Men are not immune from wasting time; after all, ESPN was built on the idea that males are inclined (while reclining) to munch on potato chips and watch a string of meaningless college basketball games or fake wrestling matches.
But I suspect that females are far more likely to waste time with Facebook, a medium I define as an intellectual wasteland filled with snarky snippets and girly giggles.
Granted, I’m not on Facebook. If I care to know a person, I also know their address or their telephone number. (The U.S. Post Office appreciates that I’m one of the 238 people left in the country who still writes personal letters).
The immediacy of Facebook is a central problem. People write and say things that are either silly, or wouldn’t have been said if the person had thought how the comment would be perceived by others. Just because we think something doesn’t mean we should pass it on to hundreds of other people.
About 99 percent of the posts I see on Facebook are immature meanderings. I don’t care what you ate for breakfast. I have no interest in what your cat did to your new sofa. The world is not a better place because you post 218 photos of your family trip to Disneyland. The fact that you think Pres.
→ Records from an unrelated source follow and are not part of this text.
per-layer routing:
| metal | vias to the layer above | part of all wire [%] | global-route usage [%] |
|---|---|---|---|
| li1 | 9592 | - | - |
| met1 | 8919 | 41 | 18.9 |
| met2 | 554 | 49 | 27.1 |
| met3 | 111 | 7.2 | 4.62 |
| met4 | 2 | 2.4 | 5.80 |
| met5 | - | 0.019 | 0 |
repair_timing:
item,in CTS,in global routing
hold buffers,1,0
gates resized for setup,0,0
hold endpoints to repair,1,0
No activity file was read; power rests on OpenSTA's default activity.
==> config.mk <==
export PLATFORM = sky130hd
export DESIGN_NAME = instr_fetch
export DESIGN_NICKNAME = d
export VERILOG_FILES = /design/src/rtl/instr_fetch_pkg.sv /design/src/rtl/instr_fetch_buffer.sv /design/src/rtl/instr_fetch.sv
export SDC_FILE = /design/constraint.sdc
export NUM_CORES = 1
export LEC_CHECK = 0
export ABC_AREA = 0
export CELL_PAD_IN_SITES_DETAIL_PLACEMENT = 1
export CELL_PAD_IN_SITES_GLOBAL_PLACEMENT = 1
export CORE_MARGIN = 10
export CORE_UTILIZATION = 44
export DETAILED_ROUTE_END_ITERATION = 12
export GPL_TIMING_DRIVEN = 0
export PLACE_DENSITY = 0.85
export SYNTH_ARGS = -nofsm -noshare
export SYNTH_HDL_FRONTEND = slang
export SYNTH_SLANG_ARGS = --single-unit
==> constraint.sdc <==
create_clock -name clk -period 26.1 [get_ports clk]
set_input_delay 5.22 -clock clk [delete_from_list [all_inputs] [get_ports clk]]
set_output_delay 5.22 -clock clk [all_outputs]
set_load 0.02 [all_outputs]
Obama was educated at the University of Mars or the Kenyan Islamic Terrorist Center makes me wonder how I could ever be friends with someone who should be institutionalized.
I suppose Facebook is a form of self-esteem. (“Hey, I’m important because people really want to follow by daughter’s potty-training experience”).But when I see people addicted to Facebook, I think of the line, “This must be a great for you Р meeting me!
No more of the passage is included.